- Location in Missoula County and the state of Montana
- Coordinates: 46°46′33″N 113°43′54″W﻿ / ﻿46.77583°N 113.73167°W
- Country: United States
- State: Montana
- County: Missoula

Area
- • Total: 3.36 sq mi (8.71 km^{2})
- • Land: 3.27 sq mi (8.47 km^{2})
- • Water: 0.093 sq mi (0.24 km^{2})
- Elevation: 3,458 ft (1,054 m)

Population (2020)
- • Total: 1,018
- • Density: 311.1/sq mi (120.13/km^{2})
- Time zone: UTC-7 (Mountain (MST))
- • Summer (DST): UTC-6 (MDT)
- ZIP code: 59825
- Area code: 406
- FIPS code: 30-15475
- GNIS feature ID: 2407636

= Clinton, Montana =

Clinton is an unincorporated community and census-designated place (CDP) in Missoula County, Montana, United States. It is part of the Missoula metropolitan area. The population was 1,018 at the 2020 census.

Originally established in 1883 as a stage stop and post office with the name "Betters' Station", the town name was changed in 1892 to honor C. L. Clinton, an official of the Northern Pacific Railroad.

==Geography==
Clinton is located in southeastern Missoula County in the valley of the Clark Fork River, which flows northwest 17 mi to Missoula, the county seat. Interstate 90 passes through Clinton, with access from Exit 120. I-90 leads northwest to Missoula and southeast 63 mi to Deer Lodge.

The Clark Fork forms the southwestern edge of the community and is joined from the east by Starvation Creek, Wallace Creek, and Dirty Ike Creek within the bounds of the CDP.
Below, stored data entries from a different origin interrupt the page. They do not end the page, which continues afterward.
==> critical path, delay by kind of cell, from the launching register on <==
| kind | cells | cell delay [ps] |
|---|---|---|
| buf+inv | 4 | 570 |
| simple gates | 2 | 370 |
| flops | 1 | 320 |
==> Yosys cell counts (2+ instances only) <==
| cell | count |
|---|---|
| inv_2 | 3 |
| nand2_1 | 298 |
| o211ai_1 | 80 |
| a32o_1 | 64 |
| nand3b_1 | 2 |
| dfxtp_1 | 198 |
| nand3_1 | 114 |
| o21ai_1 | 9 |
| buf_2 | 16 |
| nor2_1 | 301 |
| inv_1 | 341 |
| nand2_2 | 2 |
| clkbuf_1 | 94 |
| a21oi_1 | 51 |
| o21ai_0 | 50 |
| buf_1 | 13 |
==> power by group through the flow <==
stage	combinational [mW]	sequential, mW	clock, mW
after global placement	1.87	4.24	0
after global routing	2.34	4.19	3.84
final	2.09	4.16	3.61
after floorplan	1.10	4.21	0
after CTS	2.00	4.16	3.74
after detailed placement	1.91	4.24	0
[config.mk]
export PLATFORM = sky130hd
export DESIGN_NAME = piso_serializer
export DESIGN_NICKNAME = d
export VERILOG_FILES = /design/src/rtl/piso_serializer.sv
export SDC_FILE = /design/constraint.sdc
export NUM_CORES = 1
export LEC_CHECK = 0
export ABC_AREA = 1
export BUFFER_PORTS_ARGS = -buffer_cell sky130_fd_sc_hd__buf_2
export CAP_MARGIN = 15
export CORE_UTILIZATION = 56
export DETAILED_ROUTE_END_ITERATION = 7
export GPL_TIMING_DRIVEN = 0
export PLACE_DENSITY = 0.76
export SLEW_MARGIN = 20
export SYNTH_ARGS = -nofsm -noshare
export SYNTH_HDL_FRONTEND = slang
export SYNTH_SLANG_ARGS = --single-unit
[constraint.sdc]
create_clock -name clk -period 2.1 [get_ports clk]
set_clock_uncertainty 0.1 [all_clocks]
set_input_delay 0.42 -clock clk [delete_from_list [all_inputs] [get_ports clk]]
set_output_delay 0.42 -clock clk [all_outputs]
set_load 0.01 [all_outputs]
==> config.mk <==
export PLATFORM = sky130hd
export DESIGN_NAME = ifetch_unit
export DESIGN_NICKNAME = d
export VERILOG_FILES = /design/src/rtl/ifetch_unit.sv
export SDC_FILE = /design/constraint.sdc
export NUM_CORES = 1
export LEC_CHECK = 0
export CORE_UTILIZATION = 45
export CTS_BUF_LIST = sky130_fd_sc_hd__clkbuf_4
export CTS_CLUSTER_SIZE = 30
export DETAILED_ROUTE_END_ITERATION = 8
export GPL_TIMING_DRIVEN = 0
export PLACE_DENSITY = 0.81
export REMOVE_ABC_BUFFERS = 1
export SYNTH_ARGS = -nofsm -noshare
export SYNTH_HDL_FRONTEND = slang
export SYNTH_SLANG_ARGS = --single-unit
export TNS_END_PERCENT = 10
==> constraint.sdc <==
create_clock -name clk -period 1.8 [get_ports clk]
set_clock_uncertainty 0.15 [all_clocks]
set_input_delay 0.36 -clock clk [delete_from_list [all_inputs] [get_ports clk]]
set_output_delay 0.36 -clock clk [all_outputs]
set_load 0.01 [all_outputs]
<file path="config.mk">
export PLATFORM = sky130hd
export DESIGN_NAME = aes_round_sequencer
export DESIGN_NICKNAME = d
export VERILOG_FILES = /design/src/rtl/aes_round_sequencer_pkg.sv /design/src/rtl/aes_round_sequencer_key_step.sv /design/src/rtl/aes_round_sequencer.sv
export SDC_FILE = /design/constraint.sdc
export NUM_CORES = 2
export LEC_CHECK = 0
export CELL_PAD_IN_SITES_DETAIL_PLACEMENT = 1
export CELL_PAD_IN_SITES_GLOBAL_PLACEMENT = 1
export CORE_ASPECT_RATIO = 1.1
export CORE_MARGIN = 8
export CORE_UTILIZATION = 41
export DETAILED_ROUTE_END_ITERATION = 7
export PLACE_DENSITY_LB_ADDON = 0.1
export RECOVER_POWER = 50
export REMOVE_ABC_BUFFERS = 1
export SLEW_MARGIN = 20
export SYNTH_ARGS = -nofsm -noshare
export SYNTH_HDL_FRONTEND = slang
export SYNTH_SLANG_ARGS = --single-unit
export TNS_END_PERCENT = 30
</file>
<file path="constraint.sdc">
create_clock -name clk -period 25.3 [get_ports clk]
set_input_delay 5.06 -clock clk [delete_from_list [all_inputs] [get_ports clk]]
set_output_delay 5.06 -clock clk [all_outputs]
set_load 0.01 [all_outputs]
</file>
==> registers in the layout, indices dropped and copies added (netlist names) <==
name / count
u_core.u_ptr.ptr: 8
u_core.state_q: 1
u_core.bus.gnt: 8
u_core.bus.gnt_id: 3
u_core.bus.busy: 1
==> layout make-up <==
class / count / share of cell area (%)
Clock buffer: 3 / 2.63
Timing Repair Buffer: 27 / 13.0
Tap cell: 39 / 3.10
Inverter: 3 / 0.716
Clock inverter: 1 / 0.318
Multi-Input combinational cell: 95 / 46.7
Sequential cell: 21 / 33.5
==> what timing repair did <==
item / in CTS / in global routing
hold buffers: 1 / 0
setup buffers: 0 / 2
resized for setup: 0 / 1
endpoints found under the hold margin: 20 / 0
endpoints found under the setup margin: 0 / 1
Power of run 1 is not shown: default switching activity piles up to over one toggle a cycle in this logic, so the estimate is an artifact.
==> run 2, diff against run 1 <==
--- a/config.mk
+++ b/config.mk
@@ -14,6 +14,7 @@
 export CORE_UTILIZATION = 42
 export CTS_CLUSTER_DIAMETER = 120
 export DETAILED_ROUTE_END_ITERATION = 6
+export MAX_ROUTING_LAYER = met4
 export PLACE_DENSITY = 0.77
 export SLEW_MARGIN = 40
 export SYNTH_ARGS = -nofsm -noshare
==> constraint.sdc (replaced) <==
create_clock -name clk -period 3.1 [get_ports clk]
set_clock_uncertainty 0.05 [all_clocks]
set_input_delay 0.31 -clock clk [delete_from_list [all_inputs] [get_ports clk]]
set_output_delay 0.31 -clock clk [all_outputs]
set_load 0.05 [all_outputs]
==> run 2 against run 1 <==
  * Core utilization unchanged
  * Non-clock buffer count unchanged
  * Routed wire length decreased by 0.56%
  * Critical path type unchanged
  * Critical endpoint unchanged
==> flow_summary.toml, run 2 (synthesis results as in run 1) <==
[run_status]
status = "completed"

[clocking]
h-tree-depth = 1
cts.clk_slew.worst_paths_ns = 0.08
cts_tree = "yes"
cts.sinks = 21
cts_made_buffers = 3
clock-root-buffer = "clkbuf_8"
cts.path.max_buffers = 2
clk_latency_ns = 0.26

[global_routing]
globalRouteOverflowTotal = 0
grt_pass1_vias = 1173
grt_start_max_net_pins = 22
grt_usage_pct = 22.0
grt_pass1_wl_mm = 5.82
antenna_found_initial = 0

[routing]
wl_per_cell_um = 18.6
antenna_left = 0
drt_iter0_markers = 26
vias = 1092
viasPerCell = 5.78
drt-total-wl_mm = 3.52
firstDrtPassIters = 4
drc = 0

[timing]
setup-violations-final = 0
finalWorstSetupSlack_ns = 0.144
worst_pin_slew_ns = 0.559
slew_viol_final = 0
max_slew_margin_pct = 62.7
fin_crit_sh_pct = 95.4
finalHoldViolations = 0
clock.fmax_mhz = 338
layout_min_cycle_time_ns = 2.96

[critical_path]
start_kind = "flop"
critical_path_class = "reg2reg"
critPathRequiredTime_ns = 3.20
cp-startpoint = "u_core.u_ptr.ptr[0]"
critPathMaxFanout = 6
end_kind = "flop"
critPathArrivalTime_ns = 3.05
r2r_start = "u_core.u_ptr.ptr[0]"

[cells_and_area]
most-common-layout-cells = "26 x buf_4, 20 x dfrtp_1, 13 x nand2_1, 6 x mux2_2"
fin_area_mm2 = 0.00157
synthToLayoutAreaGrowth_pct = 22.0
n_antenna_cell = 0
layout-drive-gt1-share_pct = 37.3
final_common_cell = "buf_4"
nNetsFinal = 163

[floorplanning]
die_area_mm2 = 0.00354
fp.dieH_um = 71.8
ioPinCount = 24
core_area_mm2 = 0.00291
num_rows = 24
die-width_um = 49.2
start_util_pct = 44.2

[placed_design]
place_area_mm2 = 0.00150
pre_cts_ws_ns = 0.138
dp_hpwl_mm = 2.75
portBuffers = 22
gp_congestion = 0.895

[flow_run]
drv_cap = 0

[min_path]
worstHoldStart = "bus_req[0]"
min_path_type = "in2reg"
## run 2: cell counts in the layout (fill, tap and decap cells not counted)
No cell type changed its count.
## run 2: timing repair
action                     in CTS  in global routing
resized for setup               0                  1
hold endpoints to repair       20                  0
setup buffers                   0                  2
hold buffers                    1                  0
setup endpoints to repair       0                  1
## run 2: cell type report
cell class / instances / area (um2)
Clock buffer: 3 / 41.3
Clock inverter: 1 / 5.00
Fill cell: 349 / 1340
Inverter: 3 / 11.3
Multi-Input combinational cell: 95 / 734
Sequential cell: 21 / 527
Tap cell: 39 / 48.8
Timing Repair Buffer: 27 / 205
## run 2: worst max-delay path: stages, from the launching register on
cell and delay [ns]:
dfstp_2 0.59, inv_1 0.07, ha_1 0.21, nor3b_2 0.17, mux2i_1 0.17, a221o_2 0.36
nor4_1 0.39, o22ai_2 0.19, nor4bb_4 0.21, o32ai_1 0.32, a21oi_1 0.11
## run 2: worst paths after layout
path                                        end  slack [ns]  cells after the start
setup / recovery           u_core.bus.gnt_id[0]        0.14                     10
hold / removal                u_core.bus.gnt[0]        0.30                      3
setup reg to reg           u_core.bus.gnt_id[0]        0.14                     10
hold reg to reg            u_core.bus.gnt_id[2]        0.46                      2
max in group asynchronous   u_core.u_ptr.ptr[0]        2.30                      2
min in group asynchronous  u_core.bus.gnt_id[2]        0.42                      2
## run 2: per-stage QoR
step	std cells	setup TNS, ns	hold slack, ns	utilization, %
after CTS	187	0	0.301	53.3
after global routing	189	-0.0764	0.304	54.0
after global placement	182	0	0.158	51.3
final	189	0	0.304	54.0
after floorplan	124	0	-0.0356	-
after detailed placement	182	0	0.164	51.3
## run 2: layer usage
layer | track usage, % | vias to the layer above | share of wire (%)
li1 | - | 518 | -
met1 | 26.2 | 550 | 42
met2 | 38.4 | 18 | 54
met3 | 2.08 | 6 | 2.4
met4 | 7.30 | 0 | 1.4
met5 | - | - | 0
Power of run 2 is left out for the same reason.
According to the U.S. Census Bureau, the Clinton CDP has a total area of 3.4 sqmi, of which 0.1 sqmi, or 2.73%, are water.

==Demographics==

As of the census of 2010, there were 1,052 people, 204 households, and 153 families residing in the CDP. The population density was 278.6 PD/sqmi. There were 216 housing units at an average density of 109.6 /sqmi. The racial makeup of the CDP was 95.81% White, 0.36% African American, 1.64% Native American, 0.18% Asian, and 2.00% from two or more races. Hispanic or Latino of any race were 0.36% of the population.

There were 204 households, out of which 39.7% had children under the age of 18 living with them, 55.9% were married couples living together, 12.3% had a female householder with no husband present, and 25.0% were non-families. 20.6% of all households were made up of individuals, and 3.4% had someone living alone who was 65 years of age or older. The average household size was 2.69 and the average family size was 3.07.

In the CDP, the population was spread out, with 30.4% under the age of 18, 7.1% from 18 to 24, 33.0% from 25 to 44, 22.4% from 45 to 64, and 7.1% who were 65 years of age or older. The median age was 33 years. For every 100 females, there were 101.8 males. For every 100 females age 18 and over, there were 100.0 males.

The median income for a household in the CDP was $31,731, and the median income for a family was $32,188. Males had a median income of $29,643 versus $22,500 for females. The per capita income for the CDP was $12,510. About 16.0% of families and 19.2% of the population were below the poverty line, including 28.3% of those under age 18 and 20.7% of those age 65 or over.

Historical population
| Census | Pop. | Note | %± |
| 2000 | 549 |  | — |
| 2010 | 1,052 |  | 91.6% |
| 2020 | 1,018 |  | −3.2% |
U.S. Decennial Census

==Education==
It is in the Clinton Elementary School District and the Missoula High School District.